Article 1895 du Code civil
Definition et application par la jurisprudence
Texte de loi
Article 1895
L’obligation qui résulte d’un prêt en argent n’est toujours que de la somme énoncée au contrat. S’il y a eu augmentation ou diminution d’espèces avant l’époque du paiement, le débiteur doit rendre la somme prêtée, et ne doit rendre que cette somme dans les espèces ayant cours au moment du paiement.

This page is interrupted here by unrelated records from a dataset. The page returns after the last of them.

$ cat src/design/usage_timer.sv
// Whole seconds of outlet activity since the last clear.
// Assumes the activity level comes from logic on the same clock.
`timescale 1ns/100ps
module usage_timer
	import valve_cmd_pkg::*;
#(
	parameter int CYCLES_PER_SEC = CYCLES_PER_SECOND
) (
	input  wire logic        clk_sys, // System clock.
	input  wire logic        rst,     // Synchronous reset, high.
	input  wire logic        ce,      // Clock enable.
	input  wire logic        active,  // Outlet is running water.
	input  wire logic        clear,   // Restart the count.
	output logic [15:0]      seconds  // Seconds counted, saturating.
);

	// ========================================================
	// State.
	// ========================================================
	typedef struct packed {
		logic [23:0] tick; // Cycles of activity in this second.
		logic [15:0] secs; // Whole seconds counted.
	} usage_state_t;

	usage_state_t st;      // Registered state.
	usage_state_t next_st; // Next state.

	assign seconds = st.secs;

	// Partial seconds carry over idle gaps, so short bursts add up.
	always_comb begin
		next_st = st;
		if (clear) begin
			next_st = '0;
		end else if (active) begin
			if (st.tick == 24'(CYCLES_PER_SEC - 1)) begin
				next_st.tick = '0;
				if (st.secs != COUNT_MAX) begin
					next_st.secs = st.secs + 16'h0001;
				end
			end else begin
				next_st.tick = st.tick + 24'h000001;
			end
		end
	end

	// State register.
	always_ff @(posedge clk_sys) begin
		if (rst) begin
			st <= '0;
		end else if (ce) begin
			st <= next_st;
		end
	end

endmodule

Source : Legifrance (DILA) – Licence Ouverte 2.0
Application par la jurisprudence
Nota bene — art. 1895 C. civ. consacre le nominalisme monétaire: en cas de prêt d’argent, l’emprunteur doit restituer la somme nominale convenue, ni plus ni moins, quelle que soit la variation du pouvoir d’achat. Les juges refusent donc, sauf stipulation contractuelle, toute “revalorisation” pour inflation et se bornent à appliquer les intérêts (légaux ou conventionnels) et, le cas échéant, des dommages-intérêts en cas de retard fautif. Les clauses d’indexation licites peuvent toutefois neutraliser le nominalisme si elles respectent les exigences de validité (objet pertinent, index licite). La conversion monétaire (ex. passage à l’euro) se règle au taux légal sans affecter l’obligation de somme convenue.